[Dataset records]
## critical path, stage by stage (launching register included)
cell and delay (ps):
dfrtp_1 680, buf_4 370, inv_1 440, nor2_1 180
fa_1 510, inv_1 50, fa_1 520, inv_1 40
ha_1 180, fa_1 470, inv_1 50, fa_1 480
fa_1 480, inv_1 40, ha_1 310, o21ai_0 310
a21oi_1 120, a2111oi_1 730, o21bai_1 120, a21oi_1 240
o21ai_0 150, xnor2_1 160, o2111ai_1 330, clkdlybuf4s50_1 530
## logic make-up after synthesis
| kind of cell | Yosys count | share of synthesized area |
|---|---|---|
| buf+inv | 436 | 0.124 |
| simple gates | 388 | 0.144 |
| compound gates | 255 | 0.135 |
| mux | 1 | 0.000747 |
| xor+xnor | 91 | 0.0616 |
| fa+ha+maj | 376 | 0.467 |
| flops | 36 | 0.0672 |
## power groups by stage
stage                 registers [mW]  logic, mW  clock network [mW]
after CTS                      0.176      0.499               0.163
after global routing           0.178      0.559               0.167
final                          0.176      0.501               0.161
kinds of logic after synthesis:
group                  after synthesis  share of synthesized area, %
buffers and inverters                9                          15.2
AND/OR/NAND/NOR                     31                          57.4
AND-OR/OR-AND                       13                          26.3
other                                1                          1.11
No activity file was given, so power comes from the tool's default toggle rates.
## run.sh

```bash
#!/bin/bash
# OpenROAD 26Q1-2900-gdf79404cd8, Yosys 0.63+post, stock flow scripts
make -C /OpenROAD-flow-scripts/flow DESIGN_CONFIG=/design/flow/config.mk WORK_HOME=/design/flow/orfs finish
```

## config.mk

```make
export PLATFORM = sky130hd
export DESIGN_NAME = riscv_ctrl
export DESIGN_NICKNAME = riscv_ctrl
export VERILOG_FILES = /design/flow/design.v
export SDC_FILE = /design/flow/constraint.sdc
export NUM_CORES = 4
export LEC_CHECK = 1
export CORE_AREA = 10 10 70 70
export DIE_AREA = 0 0 80 80
```

## constraint.sdc

```tcl
current_design riscv_ctrl

set clk_period 3.4
set clk_io_pct 0.2

create_clock -name clk0 -period $clk_period

set non_clock_inputs [all_inputs -no_clocks]
set_input_delay [expr $clk_period * $clk_io_pct] -clock clk0 $non_clock_inputs
set_output_delay [expr $clk_period * $clk_io_pct] -clock clk0 [all_outputs]
```

## design.v

```verilog
module riscv_ctrl
(	
	output reg	[1:0]			o_ctrl_src_pc,
	output reg	[2:0]			o_ctrl_src_imm,
	output reg	[1:0]			o_ctrl_src_rd,
	output reg					o_ctrl_src_alu_a,
	output reg					o_ctrl_src_alu_b,
	output reg					o_ctrl_reg_wr_en,
	output reg					o_ctrl_mem_wr_en,
	output reg	[3:0]			o_ctrl_mem_byte_sel,
	output reg	[3:0]			o_ctrl_alu_ctrl,
	input						i_ctrl_alu_zero,
	input		[6:0]			i_ctrl_opcode,
	input		[2:0]			i_ctrl_funct3,
	input						i_ctrl_funct7_5b
);
	reg							take_branch;
	always @(*) begin
		if (i_ctrl_opcode == 7'b1100011) begin
			case (i_ctrl_funct3)
				3'b000	: take_branch =  i_ctrl_alu_zero;
				3'b001 	: take_branch = !i_ctrl_alu_zero;
				3'b100 	: take_branch = !i_ctrl_alu_zero;
				3'b101 	: take_branch =  i_ctrl_alu_zero;
				3'b110	: take_branch = !i_ctrl_alu_zero;
				3'b111	: take_branch =  i_ctrl_alu_zero;
				default				: take_branch = 1'b0;
			endcase
		end else begin
			take_branch	= 1'b0;
		end
	end
	always @(*) begin
		case (i_ctrl_opcode)
			7'b1100011	: o_ctrl_src_pc		= (take_branch) ? 2'b01: 2'b00;
			7'b1101111		: o_ctrl_src_pc		= 2'b01;
			7'b1100111		: o_ctrl_src_pc		= 2'b10;
			default				: o_ctrl_src_pc		= 2'b00;
		endcase
	end
	always @(*) begin
		case (i_ctrl_opcode)
			7'b0110011		: o_ctrl_src_imm	= 3'b000;
			7'b0010011		,
			7'b0000011		,
			7'b1100111		: o_ctrl_src_imm	= 3'b001;
			7'b0100011		: o_ctrl_src_imm	= 3'b010;
			7'b1100011	: o_ctrl_src_imm	= 3'b011;
			7'b1101111		: o_ctrl_src_imm	= 3'b100;
			7'b0110111		,
			7'b0010111		: o_ctrl_src_imm	= 3'b101;
			default				: o_ctrl_src_imm	= 3'b111;
		endcase
	end
	always @(*) begin
		case (i_ctrl_opcode)
			7'b0000011		: o_ctrl_src_rd		= 2'b01;
			7'b1101111		,
			7'b1100111		: o_ctrl_src_rd		= 2'b10;
			7'b0110111		: o_ctrl_src_rd		= 2'b11;
			default				: o_ctrl_src_rd		= 2'b00;
		endcase
	end
	always @(*) begin
		case (i_ctrl_opcode)
			7'b0010111		: o_ctrl_src_alu_a	= 1'b1;
			default				: o_ctrl_src_alu_a	= 1'b0;
		endcase
	end
	always @(*) begin
		case (i_ctrl_opcode)
			7'b0010011		,
			7'b0000011		,
			7'b0100011		,
			7'b0010111		,
			7'b1100111		: o_ctrl_src_alu_b	= 1'b1;
			default				: o_ctrl_src_alu_b	= 1'b0;
		endcase
	end
	always @(*) begin
		case (i_ctrl_opcode)
			7'b0100011		,
			7'b1100011	: o_ctrl_reg_wr_en	= 1'b0;
			default				: o_ctrl_reg_wr_en	= 1'b1;
		endcase
	end
	always @(*) begin
		case (i_ctrl_opcode)
			7'b0100011		: o_ctrl_mem_wr_en	= 1'b1;
			default				: o_ctrl_mem_wr_en	= 1'b0;
		endcase
	end
	always @(*) begin
		case (i_ctrl_opcode)
			7'b0000011		,
			7'b0100011		: begin
				case (i_ctrl_funct3)
					3'b000	,
					3'b100	: o_ctrl_mem_byte_sel	= 4'b0001;
					3'b001	,
					3'b101	: o_ctrl_mem_byte_sel	= 4'b0011;
					3'b010	: o_ctrl_mem_byte_sel	= 4'b1111;
					default				: o_ctrl_mem_byte_sel	= 4'b1111;
				endcase
			end
			default				: o_ctrl_mem_byte_sel	= 4'b1111;
		endcase
	end
	always @(*) begin
		case (i_ctrl_opcode)
			7'b0110011		,
			7'b0010011		: begin
				case (i_ctrl_funct3)
					3'b000	: o_ctrl_alu_ctrl = (i_ctrl_funct7_5b && i_ctrl_opcode == 7'b0110011) ? 4'b1000 : 4'b0000 ;
					3'b100		: o_ctrl_alu_ctrl = 4'b0100                                    ;
					3'b110		: o_ctrl_alu_ctrl = 4'b0110                                     ;
					3'b111		: o_ctrl_alu_ctrl = 4'b0111                                    ;
					3'b001		: o_ctrl_alu_ctrl = 4'b0001                                    ;
					3'b101	: o_ctrl_alu_ctrl = i_ctrl_funct7_5b ? 4'b1101 : 4'b0101 ;
					3'b010		: o_ctrl_alu_ctrl = 4'b0010                                    ;
					3'b011	: o_ctrl_alu_ctrl = 4'b0011                                   ;
				endcase
			end
			7'b1100011	: begin
				case (i_ctrl_funct3)
					3'b000	,
					3'b001	: o_ctrl_alu_ctrl = 4'b1000;
					3'b100	, 
					3'b101	: o_ctrl_alu_ctrl = 4'b0010;
					3'b110	,
					3'b111	: o_ctrl_alu_ctrl = 4'b0011;
					default				: o_ctrl_alu_ctrl = 4'b1111;
				endcase
			end
			default				: o_ctrl_alu_ctrl = 4'b0000;
		endcase
	end
	reg	[8*32-1:0]	DEBUG_INSTR;
	always @(*) begin
		case(i_ctrl_opcode)
			7'b0110011		: begin
				case(i_ctrl_funct3)
					3'b000	: DEBUG_INSTR = i_ctrl_funct7_5b ? "sub" : "add" ;
					3'b100		: DEBUG_INSTR = "xor"                            ;
					3'b110		: DEBUG_INSTR = "or"                             ;
					3'b111		: DEBUG_INSTR = "and"                            ;
					3'b001		: DEBUG_INSTR = "sll"                            ;
					3'b101	: DEBUG_INSTR = i_ctrl_funct7_5b ? "sra" : "srl" ;
					3'b010		: DEBUG_INSTR = "slt"                            ;
					3'b011	: DEBUG_INSTR = "sltu"                           ;
				endcase
			end
			7'b0010011		: begin
				case(i_ctrl_funct3)
					3'b000	: DEBUG_INSTR = "addi"                             ;
					3'b100		: DEBUG_INSTR = "xori"                             ;
					3'b110		: DEBUG_INSTR = "ori"                              ;
					3'b111		: DEBUG_INSTR = "andi"                             ;
					3'b001		: DEBUG_INSTR = "slli"                             ;
					3'b101	: DEBUG_INSTR = i_ctrl_funct7_5b ? "srai" : "srli" ;
					3'b010		: DEBUG_INSTR = "slti"                             ;
					3'b011	: DEBUG_INSTR = "sltui"                            ;
				endcase
			end
			7'b0000011		: begin
				case(i_ctrl_funct3)
					3'b000	: DEBUG_INSTR = "lb"  ;
					3'b001	: DEBUG_INSTR = "lh"  ;
					3'b010	: DEBUG_INSTR = "lw"  ;
					3'b100	: DEBUG_INSTR = "lbu" ;
					3'b101	: DEBUG_INSTR = "lhu" ;
				endcase
			end
			7'b0100011		: begin
				case(i_ctrl_funct3)
					3'b000	: DEBUG_INSTR = "sb";
					3'b001	: DEBUG_INSTR = "sh";
					3'b010	: DEBUG_INSTR = "sw";
				endcase
			end
			7'b1100011	: begin
				case(i_ctrl_funct3)
					3'b000	: DEBUG_INSTR = "beq"  ;
					3'b001	: DEBUG_INSTR = "bne"  ;
					3'b100	: DEBUG_INSTR = "blt"  ;
					3'b101	: DEBUG_INSTR = "bge"  ;
					3'b110	: DEBUG_INSTR = "bltu" ;
					3'b111	: DEBUG_INSTR = "bgeu" ;
				endcase
			end
			7'b1101111		: DEBUG_INSTR = "jal"   ;
			7'b1100111		: DEBUG_INSTR = "jalr"  ;
			7'b0110111		: DEBUG_INSTR = "lui"   ;
			7'b0010111		: DEBUG_INSTR = "auipc" ;
		endcase
	end
endmodule
```

==> flow_metrics.env <==
# implementation run metrics
export IMPL_hold_viol_final=0
export IMPL_ys_seq_share_pct=0
export IMPL_min_to="o_ctrl_src_alu_a"
export IMPL_ys_chip_area_um2=413
export IMPL_place_gp_congestion=0.791
export IMPL_dp_cells=138
export IMPL_dr_pass1_iters=4
export IMPL_final_core_util_pct=22.4
export IMPL_fp_dieH_um=80
export IMPL_warning_count=32
export IMPL_antenna_diode_count=0
export IMPL_grt_usage_pct=5.15
export IMPL_wl_per_cell_um=12.3
export IMPL_rsz0062_at_grt="no"
export IMPL_required_ns=2.72
export IMPL_die_w_um=80
export IMPL_avgViaCountPerCell=4.04
export IMPL_grt_pass1_vias=553
export IMPL_yosys_warnings=1
export IMPL_ant_nets=0
export IMPL_fp_coreArea_mm2=0.00342
export IMPL_min_path_cells=3
export IMPL_crit_arrival_ns=2.51
export IMPL_synth_distinct_cells=34
export IMPL_regArea_um2=0
export IMPL_io_buffers=30
export IMPL_path_max_fanout=7
export IMPL_grt_pass1_wl_um=2790
export IMPL_ys_cells=65
export IMPL_flops=0
export IMPL_antenna_found_initial=0
export IMPL_hp_class="input pin to output port"
export IMPL_syn_avg_cell_area_um2=6.35
export IMPL_endpoint_kind="output port"
export IMPL_postSynthCellCount=65
export IMPL_initial_core_util_pct=12.1
export IMPL_worstSetupPathType="input pin to output port"
export IMPL_areaGrowthSynthToFinish_pct=85.5
export IMPL_period_used_pct=93.8
export IMPL_drtIter0Drc=25
export IMPL_dp_final_hpwl_um=1430
export IMPL_cts_setup_buffers=0
export IMPL_chip_area_mm2=0.00640
export IMPL_grt_remaining_overflow=0
export IMPL_synthesis_area_um2=413
export IMPL_wirelength_um=1700
export IMPL_power_w=0.0000555
export IMPL_critPathLaunchType="input pin"
export IMPL_pin_count=31
export IMPL_p_leak_nw=0.263
export IMPL_final_area_um2=766
export IMPL_setup_viol=0
export IMPL_min_from="i_ctrl_opcode[5]"
export IMPL_placement_rows=21
export IMPL_top_area_share_pct=6.67
export IMPL_fin_cells=138
export IMPL_cts_hold_fix_buffers=0
export IMPL_grt_max_degree=13
export IMPL_post_route_min_period_ns=3.19
export IMPL_maxCapViolations=0
export IMPL_yosysTopAreaCell="nand4bb_4"
export IMPL_vias=558
export IMPL_drc=0
export IMPL_status="finished clean"
export IMPL_dpl_instance_area_um2=763
export IMPL_final_setup_tns_ns=0
export IMPL_powerDensity_mw_per_mm2=72.5
export IMPL_peakVddDrop_v=0.0000126
export IMPL_synthTopCellsByArea="nand4bb_4, nand2_1, o21ai_0"
export IMPL_fmax_ghz=0.314
export IMPL_slew_viol_final=0
export IMPL_drive_above_1_share_pct=10.9
export IMPL_nClkBuffers=0
[flow/design.v]
module riscv_dmem_interface
(	
	output		[  32-1:0]	o_dmem_intf_addr,
	output						o_dmem_intf_wen,
	input		[  32-1:0]	i_dmem_intf_addr,
	input						i_dmem_intf_wen,
	output		[  32-1:0]	o_dmem_intf_wr_data,
	output		[32/8-1:0]	o_dmem_intf_byte_sel,
	output reg	[  32-1:0]	o_dmem_intf_rd_data,
	input		[  32-1:0]	i_dmem_intf_wr_data,
	input		[32/8-1:0]	i_dmem_intf_byte_sel,
	input		[  32-1:0]	i_dmem_intf_rd_data,
	input		[        2:0]	i_dmem_intf_func3,
		input	i_clk
);
	assign		o_dmem_intf_addr	= i_dmem_intf_addr;
	assign		o_dmem_intf_wen		= i_dmem_intf_wen;
	assign		o_dmem_intf_wr_data		= i_dmem_intf_wr_data 	<< (8*i_dmem_intf_addr[1:0]);
	assign		o_dmem_intf_byte_sel	= i_dmem_intf_byte_sel	<< (1*i_dmem_intf_addr[1:0]);
	wire	[32-1:0]	byte_aligned_dmem_rd_data;
	assign		byte_aligned_dmem_rd_data = i_dmem_intf_rd_data >> (8*i_dmem_intf_addr[1:0]);
	always @(*) begin
		case (i_dmem_intf_func3)
			3'b000	: o_dmem_intf_rd_data	= {{24{byte_aligned_dmem_rd_data[ 7]}},	byte_aligned_dmem_rd_data[ 7:0]};
			3'b001	: o_dmem_intf_rd_data	= {{16{byte_aligned_dmem_rd_data[15]}},	byte_aligned_dmem_rd_data[15:0]};
			3'b010	: o_dmem_intf_rd_data	= {										byte_aligned_dmem_rd_data[31:0]};
			3'b100	: o_dmem_intf_rd_data	= {{24{                         1'b0}},	byte_aligned_dmem_rd_data[ 7:0]};
			3'b101	: o_dmem_intf_rd_data	= {{16{                         1'b0}},	byte_aligned_dmem_rd_data[15:0]};
			default				: o_dmem_intf_rd_data	= 32'dx;
		endcase
	end
endmodule
[flow/constraint.sdc]
current_design riscv_dmem_interface

set clk_period 5.5
set clk_io_pct 0.2

create_clock -name clk0 -period $clk_period

set non_clock_inputs [all_inputs -no_clocks]
set_input_delay [expr $clk_period * $clk_io_pct] -clock clk0 $non_clock_inputs
set_output_delay [expr $clk_period * $clk_io_pct] -clock clk0 [all_outputs]
[flow/run.sh]
#!/bin/bash
# OpenROAD 26Q1-2900-gdf79404cd8, Yosys 0.63+post, stock flow scripts
make -C /OpenROAD-flow-scripts/flow DESIGN_CONFIG=/design/flow/config.mk WORK_HOME=/design/flow/orfs finish
[flow/config.mk]
export PLATFORM = sky130hd
export DESIGN_NAME = riscv_dmem_interface
export DESIGN_NICKNAME = riscv_dmem_interface
export VERILOG_FILES = /design/flow/design.v
export SDC_FILE = /design/flow/constraint.sdc
export NUM_CORES = 4
export LEC_CHECK = 1
export CORE_AREA = 10 10 109 109
export DIE_AREA = 0 0 119 119
==> summary.txt <==
flow finished, numbers: status=complete, no violations, Via Count=around 1900, HP Start=i_dmem_intf_addr[10], routed vias/inst=roughly 4.1, Worst Path Max Fanout=31, Hold Violations, Final=0, Initial Util=between 10% and 20%, Startpoint Class=primary input, Worst Path Buf+Inv=2, total wire length=between 7000 and 8000 µm, postcts setup bufs=0, placed cells=roughly 460, syn_area_per_cell=6.57 µm², dpl hpwl=between 6000 and 7000 µm, min Tclk post-route=about 4.6 ns, # resized after CTS=0, hold_buf cts=0, Gate power share=about 100%, fraction of layout cells with a size suffix above 1=between 3 and 4%, Clk pwr share=0%, HP Class=in -> out, Data arrival, critical path=3.55 ns, Slowest-stage cell, CP=mux4_2, Non-Filler Instances=460, worst setup path class=in -> out, Synth area leader=mux2i_1, sw power=between 0.00008 and 0.00009 W, Synth top cells by count=34 x mux2i_1, 33 x buf_4, 33 x nand2_1, 24 x o21ai_0, 18 x nor2b_1, Layout fillers=1061, Synth Warn #=1, Pint=about 0.00015 W, Cell Chain, Critical Path=buf_2 > mux4_2 > o21ai_4 > a21boi_4 > o21ai_0 > clkdlybuf4s50_1, Lkg Pwr=~1.1 nW, Sw Ratio=34.2%, Setup Viol. Count Final=0, worst hold path depth=0, max-cap viol count=0, Post-Synthesis Cells=about 230, WP data required=about 4.4 ns, Worst Tran Pin Value=between 0.8 and 0.9 ns, chip height=~120 µm, first-pass detailed-route iteration total=4, Hold EP=o_dmem_intf_addr[10], Syn-to-layout area delta=83.8%, GRT Residual Overflow=0, maximum VDD drop=between 0.02 and 0.03 mV, Max-area cell share=between 20% and 30%, number of antenna violations at the first check in global routing=0, die width=119 µm, first-pass GRT wire length=between 10000 and 15000 µm, core area=between 0.009 and 0.01 mm², P per Cell Area=83.6 mW/mm², io pins=206, relative slew slack=between 40% and 50%, number of sequential cells=0, Routed WL per cell=about 16 µm, Flop pwr share=0%, Worst Setup End Kind=output pin, ant diodes=0, RSZ-0062 raised after global routing=false, YS chip area=~0.0015 mm², DIE AREA=0.0142 mm², Cell Area, Synth=between 0.0015 and 0.002 mm², vias in the first global route=~1900, routability cong.=0.853, initial drt markers=89, Seq. cell area=0 µm², yosys stat cell total=~230, period utilization=a little over four fifths, max incr delay on CP=0.64 ns, CP top delay family=buffers and inverters, Setup TNS=0 ns, final hold slack=about 2.2 ns, largest net degree at the start of global routing=42, Area contributors post-synth=mux2i_1 22%, buf_4 16%, nand2_1 8.1%, gr usage total=a little under a tenth, Core Util, Final=~29%, total tool warning count=33, port bufs=~140, clock buffers=0, maximum clock rate=~0.22 GHz, Final Max Tran Viols=0, # rows=36, count leader, synth=mux2i_1, DRC errors left=0, antenna-violating nets left=0, Seq/Total Area, Yosys=0%, Distinct cells, synth=23
-- power by group through the flow --
stage,clock [W],sequential [W],combinational (W)
finish,0,0,0.000234
global route,0,0,0.000257
CTS,0,0,0.000239
-- layer usage --
layer	up-vias	track usage [%]	part of all wire, %
li1	980	-	-
met1	844	11.7	41
met2	68	16.5	51
met3	4	2.54	7.1
met4	0	0.534	0.58
met5	-	0	0
-- metrics by stage --
step | total power (W) | worst slack (ns) | area (µm²)
3_5_place_dp | 0.000238 | 0.827 | 2800
4_1_cts | 0.000239 | 0.832 | 2800
3_3_place_gp | 0.000238 | 0.844 | 2800
2_1_floorplan | 0.0000862 | 2.13 | 1530
6_report | 0.000234 | 0.851 | 2800
5_1_grt | 0.000257 | 0.689 | 2800
-- how the worst max path moves through the flow --
stage                          startpoint                 endpoint  slack [ns]  cells past startpoint
after CTS             i_dmem_intf_addr[0]  o_dmem_intf_rd_data[21]        0.83                      6
after global routing  i_dmem_intf_addr[0]  o_dmem_intf_rd_data[21]        0.69                      6
final                 i_dmem_intf_addr[0]  o_dmem_intf_rd_data[21]        0.85                      6
-- area by class of cell --
type	count	area (µm²)	area share, %
Timing Repair Buffer	148	1460	52.0
Multi-Input combinational cell	179	1180	42.0
Tap cell	133	166	5.93
-- cells by family after synthesis --
kind of cell	share of synthesized area [%]
compound gates	29.0
buf+inv	22.7
mux	23.8
simple gates	24.5
-- layout by cell type, fill, tap and decap left out --
cell / Yosys / layout
a211oi_1: 16 / 16
a21boi_4: 1 / 1
a21oi_1: 16 / 16
and2_1: 10 / 10
buf_2: 7 / 2
buf_4: 33 / 5
clkdlybuf4s50_1: 0 / 141
mux2i_1: 34 / 34
mux4_2: 1 / 1
nand2_1: 33 / 33
nand3b_1: 1 / 1
nor2_1: 10 / 10
nor2b_1: 18 / 18
nor3_1: 1 / 1
nor3b_1: 2 / 2
o21a_1: 1 / 1
o21ai_0: 24 / 24
o21ai_2: 2 / 2
o21ai_4: 1 / 1
o2bb2ai_1: 7 / 7
or4b_2: 1 / 1
Power figures rest on the tool's default switching activity, not on a simulated workload.
$ cat flow/design.v
module spi_master(
input clk, newd,rst,
input [11:0] din, 
output reg sclk,cs,mosi
    );
  typedef enum bit [1:0] {idle = 2'b00, enable = 2'b01, send = 2'b10, comp = 2'b11 } state_type;
  state_type state = idle;
  int countc = 0;
  int count = 0;
 always@(posedge clk)
  begin
    if(rst == 1'b1) begin
      countc <= 0;
      sclk <= 1'b0;
    end
    else begin 
      if(countc < 3 )
          countc <= countc + 1;
      else
          begin
          countc <= 0;
          sclk <= ~sclk;
          end
    end
  end
    reg [11:0] temp;
  always@(posedge sclk)
  begin
    if(rst == 1'b1) 
    begin
      cs <= 1'b1; 
      mosi <= 1'b0;
    end
    else begin
     case(state)
         idle:
             begin
               if(newd == 1'b1) 
                 begin
                 state <= send;
                 temp <= din; 
                 cs <= 1'b0;
                 mosi <= din[0];
                 count <= 1;
                 end
               else begin
                 state <= idle;
                 temp <= 8'h00;
               end
             end
       send : begin
         if(count <= 11) begin
           mosi <= temp[count];  
           count <= count + 1;
         end
         else
             begin
               count <= 0;
               state <= idle;
               cs <= 1'b1;
               mosi <= 1'b0;
             end
       end
      default : state <= idle; 
   endcase
  end 
 end
endmodule
<file path="flow/run.sh">
#!/bin/bash
# OpenROAD 26Q1-2900-gdf79404cd8, Yosys 0.63+post, stock flow scripts
make -C /OpenROAD-flow-scripts/flow DESIGN_CONFIG=/design/flow/config.mk WORK_HOME=/design/flow/orfs finish
</file>
<file path="flow/config.mk">
export PLATFORM = sky130hd
export DESIGN_NAME = apb_ram
export DESIGN_NICKNAME = apb_ram
export VERILOG_FILES = /design/flow/design.v
export SDC_FILE = /design/flow/constraint.sdc
export NUM_CORES = 4
export LEC_CHECK = 1
export CORE_UTILIZATION = 30
</file>
<file path="flow/constraint.sdc">
current_design apb_ram

set clk_period 9.0
set clk_io_pct 0.2

create_clock -name clk0 -period $clk_period [get_ports {pclk}]

set non_clock_inputs [all_inputs -no_clocks]
set_input_delay [expr $clk_period * $clk_io_pct] -clock clk0 $non_clock_inputs
set_output_delay [expr $clk_period * $clk_io_pct] -clock clk0 [all_outputs]
</file>
<file path="flow/design.v">
module apb_ram (
  input presetn,
  input pclk,
  input psel,
  input penable,
  input pwrite,
  input [31:0] paddr, pwdata,
  output reg [31:0] prdata,
  output reg pready, pslverr
);
  reg [31:0] mem [32];
  typedef enum {idle = 0, setup = 1, access = 2, transfer = 3} state_type;
  state_type state = idle, next_state = idle; 
  always@(posedge pclk)
    begin
      if(presetn == 1'b0) 
      begin
        state <= idle;
        prdata <= 32'h00000000;
        pready <= 1'b0;
         pslverr <= 1'b0;
        for(int i = 0; i < 32; i++) begin
          mem[i] <= 0;
        end
       end 
      else 
        begin
      case(state)
      idle : 
      begin
        prdata <= 32'h00000000;
        pready <= 1'b0;
        pslverr <= 1'b0;
        if((psel == 1'b0) && (penable == 1'b0)) 
            begin
            state <= setup;
            end
      end
      setup:  
      begin
           if((psel == 1'b1) && (penable == 1'b0)) begin
            if(paddr < 32) begin 
            state <= access;
            pready <= 1'b1;
            end
            else
            begin
            state <= access;
            pready <= 1'b0;
            end
           end
            else
            state <= setup;
      end
      access: 
      begin 
        if(psel && pwrite && penable) 
          begin
            if(paddr < 32) 
            begin
            mem[paddr] <= pwdata;
            state <= transfer;
            pslverr <= 1'b0;
            end
            else 
            begin
            state <= transfer;
            pready <= 1'b1;
            pslverr <= 1'b1;
            end
          end
        else if ( psel && !pwrite && penable)
            begin
            if(paddr < 32) 
            begin
            prdata <= mem[paddr];
            state <= transfer;
            pready <= 1'b1;
            pslverr <= 1'b0;
            end
            else 
            begin
            state <= transfer;
            pready <= 1'b1;
            pslverr <= 1'b1;
            prdata <= 32'hxxxxxxxx;
            end
          end
       end      
        transfer: begin
          state <= setup;
          pready <= 1'b0;
          pslverr <= 1'b0;
        end
      default : state <= idle;
      endcase
    end
  end
endmodule
</file>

- _TASK DETAILS_
Show me every line in the data above that includes "psel".

- _EXERCISE RESULT_
  input psel,
        if((psel == 1'b0) && (penable == 1'b0)) 
           if((psel == 1'b1) && (penable == 1'b0)) begin
        if(psel && pwrite && penable) 
        else if ( psel && !pwrite && penable)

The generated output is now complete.